It’s the sort of headline I’ve longed to see ever since I could read headlines: How To Adult.
Finally, I thought, how to do stuff without people falling in a heap laughing because you did it back-to-front, upside-down or without reading the instructions. OK, forget the last one; not even adults read instructions.
Being 150 years old, sadly, I can’t go – but if you’re between 12 and 24, Gundaroo Recreation Ground on Sunday, 30 April, is the place to be.
Go back to the days when you could learn how not to say the wrong thing. You don’t have to say the right thing all the time, just not the wrong thing all the time. Impose rules, if you have to, such as: never say anything ever to any woman wearing a large floaty dress. You can guarantee she won’t be pregnant and will take offence when you ask when she’s due.
The brainchild of Yass Valley Council, it’s billed as a Youth Week event, but it clearly still applies to those of us who can spell Yoof Weak or know who Keef Richards is/was. If only vicariously.
But isn’t it an excellent idea? A day where you learn how you’re supposed to do stuff. Important stuff like looking after yourself and the things you care about. Like your car, your family, the contents of your fridge and your brain – ideally, not necessarily in that order.

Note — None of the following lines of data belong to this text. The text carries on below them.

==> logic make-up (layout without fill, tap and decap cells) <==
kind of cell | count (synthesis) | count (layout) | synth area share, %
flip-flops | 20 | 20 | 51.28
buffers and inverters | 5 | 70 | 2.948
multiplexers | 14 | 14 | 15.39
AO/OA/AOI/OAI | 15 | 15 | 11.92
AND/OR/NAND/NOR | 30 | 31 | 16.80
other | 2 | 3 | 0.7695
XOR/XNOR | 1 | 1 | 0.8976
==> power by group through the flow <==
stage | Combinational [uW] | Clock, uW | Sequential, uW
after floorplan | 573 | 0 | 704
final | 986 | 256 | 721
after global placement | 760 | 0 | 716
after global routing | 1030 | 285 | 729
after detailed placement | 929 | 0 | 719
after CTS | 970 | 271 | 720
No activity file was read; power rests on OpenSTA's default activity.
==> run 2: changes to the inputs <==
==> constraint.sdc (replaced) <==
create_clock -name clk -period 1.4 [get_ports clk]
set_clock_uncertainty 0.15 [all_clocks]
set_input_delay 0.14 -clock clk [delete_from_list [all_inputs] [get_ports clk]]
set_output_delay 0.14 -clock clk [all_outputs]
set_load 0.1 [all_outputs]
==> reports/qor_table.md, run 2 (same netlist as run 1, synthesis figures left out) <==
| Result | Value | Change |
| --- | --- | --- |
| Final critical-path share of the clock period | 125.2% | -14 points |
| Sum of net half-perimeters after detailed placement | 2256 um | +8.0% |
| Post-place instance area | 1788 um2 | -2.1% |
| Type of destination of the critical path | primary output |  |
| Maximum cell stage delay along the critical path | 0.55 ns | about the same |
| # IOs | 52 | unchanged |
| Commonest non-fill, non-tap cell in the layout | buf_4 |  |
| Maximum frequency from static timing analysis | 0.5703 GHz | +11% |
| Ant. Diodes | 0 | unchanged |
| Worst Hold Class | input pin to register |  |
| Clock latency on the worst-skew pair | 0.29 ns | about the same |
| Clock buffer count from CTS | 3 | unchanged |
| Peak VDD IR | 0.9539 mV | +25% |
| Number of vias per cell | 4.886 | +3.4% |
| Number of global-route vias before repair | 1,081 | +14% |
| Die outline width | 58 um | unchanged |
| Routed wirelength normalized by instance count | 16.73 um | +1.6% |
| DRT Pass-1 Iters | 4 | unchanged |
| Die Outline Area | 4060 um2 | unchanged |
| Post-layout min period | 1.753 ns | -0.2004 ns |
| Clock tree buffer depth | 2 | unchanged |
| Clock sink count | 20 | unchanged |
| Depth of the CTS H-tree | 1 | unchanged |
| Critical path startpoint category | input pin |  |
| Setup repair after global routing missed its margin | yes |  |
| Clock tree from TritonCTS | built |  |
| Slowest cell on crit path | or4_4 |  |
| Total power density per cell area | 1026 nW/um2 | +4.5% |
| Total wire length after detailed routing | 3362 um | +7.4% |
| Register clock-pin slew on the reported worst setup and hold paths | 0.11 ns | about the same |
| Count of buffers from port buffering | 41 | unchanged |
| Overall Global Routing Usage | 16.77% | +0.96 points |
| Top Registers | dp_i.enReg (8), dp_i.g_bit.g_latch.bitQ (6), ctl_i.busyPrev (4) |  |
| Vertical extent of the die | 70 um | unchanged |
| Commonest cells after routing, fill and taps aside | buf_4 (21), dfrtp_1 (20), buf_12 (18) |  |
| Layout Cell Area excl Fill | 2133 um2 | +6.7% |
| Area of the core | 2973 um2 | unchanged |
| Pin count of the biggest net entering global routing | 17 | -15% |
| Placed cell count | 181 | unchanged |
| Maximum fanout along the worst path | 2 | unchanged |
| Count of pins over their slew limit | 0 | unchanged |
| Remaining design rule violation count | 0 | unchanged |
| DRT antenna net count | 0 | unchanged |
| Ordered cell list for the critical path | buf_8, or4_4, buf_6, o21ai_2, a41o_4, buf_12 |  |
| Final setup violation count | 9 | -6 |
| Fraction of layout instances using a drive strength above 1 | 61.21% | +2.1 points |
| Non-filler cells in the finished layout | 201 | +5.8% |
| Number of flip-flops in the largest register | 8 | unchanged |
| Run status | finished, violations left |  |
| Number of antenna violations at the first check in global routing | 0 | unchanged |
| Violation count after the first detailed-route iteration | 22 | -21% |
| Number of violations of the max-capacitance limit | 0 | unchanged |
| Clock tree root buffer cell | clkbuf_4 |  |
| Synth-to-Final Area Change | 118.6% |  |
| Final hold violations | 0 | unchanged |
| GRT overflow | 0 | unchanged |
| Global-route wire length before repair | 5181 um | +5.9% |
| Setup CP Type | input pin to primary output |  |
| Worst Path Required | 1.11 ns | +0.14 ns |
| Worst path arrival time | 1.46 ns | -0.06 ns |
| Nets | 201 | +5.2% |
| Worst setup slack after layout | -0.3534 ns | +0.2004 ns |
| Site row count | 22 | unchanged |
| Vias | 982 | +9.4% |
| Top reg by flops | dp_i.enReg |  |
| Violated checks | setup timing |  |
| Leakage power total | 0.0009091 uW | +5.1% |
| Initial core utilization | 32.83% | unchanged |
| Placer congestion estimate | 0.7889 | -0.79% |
==> src/rtl/dcu_pkg.sv <==
package dcu_pkg;
  typedef enum logic {
    CMP_NARROW = 1'b0,
    CMP_WIDE   = 1'b1
  } cmp_mode_e;

  localparam int unsigned NUM_LANES = 2;
  localparam int unsigned LANE_A    = 0;
  localparam int unsigned LANE_B    = 1;
endpackage

==> src/rtl/dcu_match.sv <==
module dcu_match
  import dcu_pkg::*;
#(
  parameter int unsigned WIDE_W = 16,
  localparam int unsigned HALF_W = WIDE_W / 2
) (
  input  logic [WIDE_W-1:0] count,
  input  logic [HALF_W-1:0] cmp_a,
  input  logic [HALF_W-1:0] cmp_b,
  input  cmp_mode_e         mode,
  output logic [NUM_LANES-1:0] hit
);
  logic [HALF_W-1:0] low_half;
  logic              wide_eq;

  assign low_half = count[HALF_W-1:0];
  assign wide_eq  = (count == {cmp_b, cmp_a});

  always_comb begin
    if (mode == CMP_WIDE) begin
      hit[LANE_A] = wide_eq;
      hit[LANE_B] = 1'b0;
    end else begin
      hit[LANE_A] = (low_half == cmp_a);
      hit[LANE_B] = (low_half == cmp_b);
    end
  end
endmodule

==> src/rtl/dcu_flag.sv <==
module dcu_flag (
  input  logic clk,
  input  logic rst,
  input  logic tick,
  input  logic hit,
  input  logic clr,
  input  logic ack,
  input  logic irq_en,
  output logic pend,
  output logic flag,
  output logic irq
);
  logic set_now;

  assign set_now = tick & pend;

  always_ff @(posedge clk) begin
    if (rst) begin
      pend <= 1'b0;
      flag <= 1'b0;
    end else begin
      if (tick) pend <= hit;
      if (set_now)          flag <= 1'b1;
      else if (clr || ack)  flag <= 1'b0;
    end
  end

  assign irq = flag & irq_en;

  // a pending equality on a tick raises the flag next cycle
  p_set_next_tick_r2: assert property (@(posedge clk) disable iff (rst)
    (tick && pend) |=> flag);
  // the flag only rises from a pending equality on a tick
  p_rise_from_tick_r9: assert property (@(posedge clk) disable iff (rst)
    $rose(flag) |-> ($past(tick) && $past(pend)));
  // pending holds between ticks
  p_pend_hold_r9: assert property (@(posedge clk) disable iff (rst)
    !tick |=> $stable(pend));
  // clear or acknowledge without a set empties the flag
  p_clear_r6: assert property (@(posedge clk) disable iff (rst)
    ((clr || ack) && !(tick && pend)) |=> !flag);
  // reset empties flag and pending state
  p_reset_r8: assert property (@(posedge clk)
    rst |=> (!flag && !pend));
endmodule

==> src/rtl/dual_compare_unit.sv <==
module dual_compare_unit
  import dcu_pkg::*;
#(
  parameter int unsigned WIDE_W = 16,
  localparam int unsigned HALF_W = WIDE_W / 2
) (
  input  logic              clk,
  input  logic              rst,
  input  logic              tick,
  input  logic [WIDE_W-1:0] count,
  input  logic [HALF_W-1:0] cmp_a,
  input  logic [HALF_W-1:0] cmp_b,
  input  logic              wide_mode,
  input  logic              irq_en_a,
  input  logic              irq_en_b,
  input  logic              clr_a,
  input  logic              clr_b,
  input  logic              ack_a,
  input  logic              ack_b,
  output logic              flag_a,
  output logic              flag_b,
  output logic              irq_a,
  output logic              irq_b
);
  cmp_mode_e            mode;
  logic [NUM_LANES-1:0] hit;
  logic [NUM_LANES-1:0] clr_v, ack_v, en_v;
  logic [NUM_LANES-1:0] pend_v, flag_v, irq_v;

  assign mode  = wide_mode ? CMP_WIDE : CMP_NARROW;
  assign clr_v = {clr_b, clr_a};
  assign ack_v = {ack_b, ack_a};
  assign en_v  = {irq_en_b, irq_en_a};

  dcu_match #(.WIDE_W(WIDE_W)) u_match (
    .count (count),
    .cmp_a (cmp_a),
    .cmp_b (cmp_b),
    .mode  (mode),
    .hit   (hit)
  );

  for (genvar g = 0; g < NUM_LANES; g++) begin : g_lane
    dcu_flag u_flag (
      .clk    (clk),
      .rst    (rst),
      .tick   (tick),
      .hit    (hit[g]),
      .clr    (clr_v[g]),
      .ack    (ack_v[g]),
      .irq_en (en_v[g]),
      .pend   (pend_v[g]),
      .flag   (flag_v[g]),
      .irq    (irq_v[g])
    );
  end

  assign flag_a = flag_v[LANE_A];
  assign flag_b = flag_v[LANE_B];
  assign irq_a  = irq_v[LANE_A];
  assign irq_b  = irq_v[LANE_B];

  // in wide mode nothing is ever recorded for lane B
  p_b_idle_wide_r4: assert property (@(posedge clk) disable iff (rst)
    (tick && wide_mode) |=> !pend_v[LANE_B]);
  // a set on a tick wins over a same-cycle clear
  p_set_wins_r7: assert property (@(posedge clk) disable iff (rst)
    (tick && pend_v[LANE_A] && (clr_a || ack_a)) |=> flag_a);
endmodule

==> config.mk <==
export PLATFORM = sky130hd
export DESIGN_NAME = dual_compare_unit
export DESIGN_NICKNAME = d
export VERILOG_FILES = /design/src/rtl/dcu_pkg.sv /design/src/rtl/dcu_match.sv /design/src/rtl/dcu_flag.sv /design/src/rtl/dual_compare_unit.sv
export SDC_FILE = /design/constraint.sdc
export NUM_CORES = 1
export LEC_CHECK = 0
export BUFFER_PORTS_ARGS = -buffer_cell sky130_fd_sc_hd__buf_2
export CELL_PAD_IN_SITES_DETAIL_PLACEMENT = 1
export CELL_PAD_IN_SITES_GLOBAL_PLACEMENT = 1
export CORE_UTILIZATION = 19
export DETAILED_ROUTE_END_ITERATION = 8
export PLACE_DENSITY_LB_ADDON = 0.08
export SYNTH_ARGS = -nofsm -noshare
export SYNTH_HDL_FRONTEND = slang
export SYNTH_SLANG_ARGS = --single-unit
export TNS_END_PERCENT = 50
==> constraint.sdc <==
create_clock -name clk -period 1 [get_ports clk]
set_input_delay 0.3 -clock clk [delete_from_list [all_inputs] [get_ports clk]]
set_output_delay 0.3 -clock clk [all_outputs]
set_load 0.01 [all_outputs]
After elaboration in Yosys (flattened, before gate mapping) --
Index checks and enable logic that the tools add are counted.
Word-level totals: register bits after elaboration 4, output and inout bits 4
Cells by class: bitwise gates (word level) 4, mux-type cells 6, equality and inequality tests 3, reductions and logical operators 4
Operator list (number):
- 16-bit == test | 1
- 8-bit == test | 2
- 1-bit two-way mux | 5
- 1-bit AND | 4
- 2-bit nonzero test | 2
- 1-bit logical OR | 2
- 2-bit two-way mux | 1

Logic depth before layout (Yosys ltp) --
word-level depth 3, mapped depth 4, mapped depth without buffers 4

Hierarchy --
Synthesis repeated with hierarchy kept, for this count alone.
Unflattened totals: cells, all modules 49, area, all modules 419.2 um^2
Modules (own cells, without submodules):
- dcu_match | area an instance 264.0 um^2, cells an instance 33, times used 1
- dcu_flag | area an instance 77.6 um^2, cells an instance 8, times used 2

Least setup slack after synthesis --
No wires, ideal clock.
path kind input to register, start point input port count[2], end point register g_lane[1].u_flag.pend, data arrival time 906 ps, stages 4, required time 930 ps, path slack 24 ps, library setup time 70 ps, cells stage by stage xor2_1 nor4_1 nand3_1 a21oi_1
On the way: word-level cells in the longest chain between the ends 2
Ends and longest elaborated chain:
- start: declaration | line dual_compare_unit.sv:10 | input logic [WIDE_W-1:0] count,
- 8-bit == test | line dcu_match.sv:25 | hit[LANE_B] = (low_half == cmp_b);
- 2-bit two-way mux | line dcu_match.sv:20 | if (mode == CMP_WIDE) begin
- end signal: assignment | line dcu_flag.sv:22 | if (tick) pend <= hit;
- end: declaration | line dcu_flag.sv:9 | output logic pend,
No other way between the ends. A chain may end at the register's enable or synchronous reset.

Worst setup path in the final report --
start point register g_lane[1].u_flag.flag, end point output port irq_b
On the way: word-level cells in the longest chain between the ends 1
Ends and longest elaborated chain:
- start: declaration | line dcu_flag.sv:10 | output logic flag,
- start signal: assignment | line dcu_flag.sv:20 | flag <= 1'b0;
- start signal: assignment | line dcu_flag.sv:23 | if (set_now) flag <= 1'b1;
- start signal: assignment | line dcu_flag.sv:24 | else if (clr || ack) flag <= 1'b0;
- 1-bit AND | line dcu_flag.sv:28 | assign irq = flag & irq_en;
- end: declaration | line dual_compare_unit.sv:23 | output logic irq_b
No other way between the ends.

==> summary.md <==
| Metric | Value |
|---|---|
| Run status | complete, but fails checks |
| Failing checks | negative setup slack |
| Die Y | ~50 um |
| Gr ovfl total | 0 |
| GRT met2 Usage | 0.194 |
| Synthesized instance count | slightly above 50 |
| Total leakage power | approximately 0.35 nW |
| Final nets | 146 |
| Largest net degree at the start of global routing | 7 |
| IR drop worst, VDD | ~0.31 mV |
| Final Critical Period | roughly 1.1 ns |
| Via count | 539 |
| Synth Area per Inst | between 8 and 9 um^2 |
| Register-to-register setup slack | roughly 0.32 ns |
| Layout cells sized above 1 | 0.529 |
| Initial antenna violation count | 0 |
| R2r endpoint | g_lane[0].u_flag.pend$_SDFFE_PP0P_ |
| Depth of the most critical reg-to-reg path | 2 |
| Vias in the first global route | about 530 |
| Avg Vias per Cell | 4.18 |
| GRT busiest layer | met2 |
| Row cnt | 16 |
| Post-route insts no fill | 129 |
| Antenna Nets Post-Route | 0 |
| Area Growth Syn to Fin | 73.7% |
| IO buf count | 45 |
| Final setup viols | 2 |
| Layout Skew | 0.0000775 ns |
| Multi-input logic area | 350 um^2 |
| Hold Vio Cnt, Final | 0 |
| Worst Path Class, Setup | reg2out |
| Worst setup startpoint | g_lane[1].u_flag.flag$_SDFFE_PP0P_ |
| Ports | between 40 and 50 |
| Register area | slightly above 80 um^2 |
| CP Cell Sequence | and2_1 -> buf_2 |
| Detailed Route WL | around 1300 um |
| Seq/Total Area, Yosys | 0.189 |
| Initial DRC count | 1 |
| Die area | about 2400 um^2 |
| CTS Hold Bufs | 0 |
| Placed insts | 126 |
| CP top delay family | flip-flops |
| First-pass GRT wire length | between 2000 and 2500 um |
| FILL cells | 280 |
| CTS Buffer Depth | 2 |
| Clock transition at path regs | roughly 0.04 ns |
| Htree depth | 1 |
| RSZ-0062 raised after global routing | yes |
| Max_cap viols | 0 |
| CTS root buffer | clkbuf_4 |
| Netlist Area Pre-Place | 424 um^2 |
| Met1 Use GR | 0.131 |
| # clock sinks | 4 |
| Synth cell types | 16 |
| CTS tree | yes |
| Worst Hold Class | in2reg |
| DRT Pass-1 Iters | 4 |
| Slew Viols, Final | 0 |
| CTS Buf Count | 3 |
| Worst-Margin Slew | about 0.20 ns |
| Design Area, Final | roughly 740 um^2 |
| Required time of the critical path | about 0.7 ns |
| Crit path buf inv count | 1 |
| Pwr dens | 784 nW/um^2 |
| Slew HR | 0.864 |
| Pwr Total | 0.000577 W |
| Part of the cycle the worst path needs | 1.10 |
| Data arrival time of the worst path | 0.80 ns |
| Synth Warn # | 0 |
| DR DRC count | 0 |
| Dpl ws | -0.204 ns |
| Syn nets | 93 |
| DIE WIDTH | approximately 49 um |
| Diode count | 0 |
| Final worst slack | -0.0991 ns |
| Worst path max stage delay | between 0.3 and 0.4 ns |
| Max Clk Rate | 910 MHz |
| Initial Util | 0.210 |
| All-Layer GR Usage | 0.114 |
| Placed cell areas | between 700 and 800 um^2 |
| Worst setup endpoint | irq_b |
| Endpoint class of the critical path | output port |
| Crit-path max FO | 3 |
| CP Launch Type | flop |
| DP Wirelength | 1170 um |
| Slowest cell on crit path | dfxtp_2 |
| CP Depth | 2 |
| Register bit total from synthesis | 4 |
| Core box area | just over 2000 um^2 |
| WL/cell | between 9 and 10 um |
| Clock Latency Late Sink | approximately 0.23 ns |
| Met3 GRT Util | 0.0187 |
| Critical R2R Launch | g_lane[0].u_flag.pend$_SDFFE_PP0P_ |
| GPL Wtd Cong | 0.705 |
-- Yosys cell counts --
master	count	area share
a21oi_1	1	0.012
nor2_1	4	0.035
nand3b_1	1	0.018
and2_1	2	0.029
nor4_1	1	0.015
nor3_1	2	0.024
nand3_1	2	0.024
dfxtp_1	4	0.19
o21ai_0	1	0.012
nor3b_1	2	0.035
nand2b_1	1	0.015
xor2_1	8	0.17
nand4_1	3	0.044
xnor2_1	16	0.33
a21o_1	1	0.018
a22oi_1	2	0.035
-- through the flow --
| stage | hold slack [ns] | TNS [ns] | utilization |
|---|---|---|---|
| after CTS | 0.342 | -0.216 | 0.361 |
| after global placement | 0.473 | -0.321 | 0.349 |
| after floorplan | 0.369 | 0 | - |
| after detailed placement | 0.477 | -0.375 | 0.349 |
| final | 0.351 | -0.191 | 0.364 |
| after global routing | 0.352 | -0.285 | 0.364 |
-- final cells by class --
cell class / instances / area share
multi-input cells: 47 / 0.475
flip-flops and latches: 4 / 0.112
clock buffers: 3 / 0.0306
well taps: 27 / 0.0458
repair buffers: 48 / 0.336
-- repair_timing --
action / in CTS / in global routing
endpoints found under the hold margin: 0 / 0
pin swaps: 0 / 0
setup buffers: 0 / 0
setup endpoints to repair: 4 / 5
gates resized for setup: 2 / 1
-- flip-flops by register name, summed over array words and instances (netlist names) --
| name | cells |
|---|---|
| g_lane.u_flag.pend | 2 |
| g_lane.u_flag.flag | 2 |
-- layer usage --
layer,routed length [um],vias to the layer above,part of all wire
met4,0,0,0
li1,-,279,-
met1,496,231,0.39
met3,120,0,0.096
met5,0,-,0
met2,639,29,0.51
-- cells in the final DEF, fill, tap and decap left out --
cell,count
clkbuf_4,3
a21oi_1,1
nand2b_1,1
o21ai_0,1
dfxtp_2,2
xor2_1,8
nand3b_1,1
nor3b_1,2
and2_1,2
nor2_1,4
dfxtp_1,2
a21o_1,1
a22oi_1,2
nand4_1,3
nor3_1,2
buf_2,45
nor4_2,1
nand3_1,2
xnor2_1,16
buf_4,3
-- worst reg2reg max path: stages, from the launching register on --
cell	delay [ns]
dfxtp_1	0.30
nor3b_1	0.13
a21o_1	0.15
-- cells by family after synthesis --
kind of cell,synth area share
XOR/XNOR,0.496
AO/OA/AOI/OAI,0.0767
AND/OR/NAND/NOR,0.239
flip-flops,0.189
-- worst min-delay path by stage --
| stage | startpoint | end | slack (ns) | cells past startpoint |
|---|---|---|---|---|
| 6_report | rst | g_lane[1].u_flag.flag$_SDFFE_PP0P_ | 0.35 | 3 |
| 5_1_grt | rst | g_lane[1].u_flag.flag$_SDFFE_PP0P_ | 0.35 | 3 |
| 4_1_cts | rst | g_lane[1].u_flag.flag$_SDFFE_PP0P_ | 0.34 | 3 |
| 3_5_place_dp | g_lane[1].u_flag.pend$_SDFFE_PP0P_ | g_lane[1].u_flag.pend$_SDFFE_PP0P_ | 0.48 | 2 |
| 3_3_place_gp | g_lane[1].u_flag.pend$_SDFFE_PP0P_ | g_lane[1].u_flag.pend$_SDFFE_PP0P_ | 0.47 | 2 |
| 2_1_floorplan | rst | g_lane[1].u_flag.pend$_SDFFE_PP0P_ | 0.37 | 1 |
-- power breakdown --
part / leakage [nW] / internal (W) / switching, W
clock network: 0.0138 / 0.000134 / 0.0000630
logic: 0.303 / 0.000130 / 0.0000902
registers: 0.0332 / 0.000161 / 0.0000000774
No activity file was read; power rests on OpenSTA's default activity.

Last century, when we were young, it would have been great if someone had helped us not do the wrong thing. Or even better, steer us towards doing the right thing, especially if they were mechanically minded. We could have avoided the unsightliness of the face of the bloke in the garage when someone not a million miles from this keyboard tried to explain why they found it so hard to fill the car up with oil via the dipstick slot thingy.
At the How To Adult event, mechanics will be there to show you what to do before problems arise – like when people who should know better get behind the wheel or, heaven forbid, lift the bonnet.
As long as you still have an engine in it and have remembered to fuel it up – and not surprise your partner by filling his ute up with diesel because you think he does – he doesn’t/hasn’t ever – it should be all-OK.
If you insist on trying to do the right thing (and don’t we all?), just pump up your tyres so they won’t feel deflated, and you’ll be fine. (And if you did the diesel thing, it might be good to leave town for a bit …. by foot.)
I’m optimistic that young folk can learn only good things on such a day of learning.
Yes, it’s important to know how to knock up a decent apricot chicken, know which side of the car the petrol bowser prefers (for the record, there’s an arrow on most fuel gauges pointing to it), and realise that if you spend more money than you earn, you won’t have any left to buy the stuff you really need like food and designer shoes.
But according to the day’s program, it looks like they’ll also help folk move in the right direction when it comes to good mental health – starting with learning how to be as nice to people as you’d like them to be to you. Unless they’re not very nice people, and then, well, don’t let them have any apricot chicken. Or make them eat it all – you be the judge (of the apricot chicken).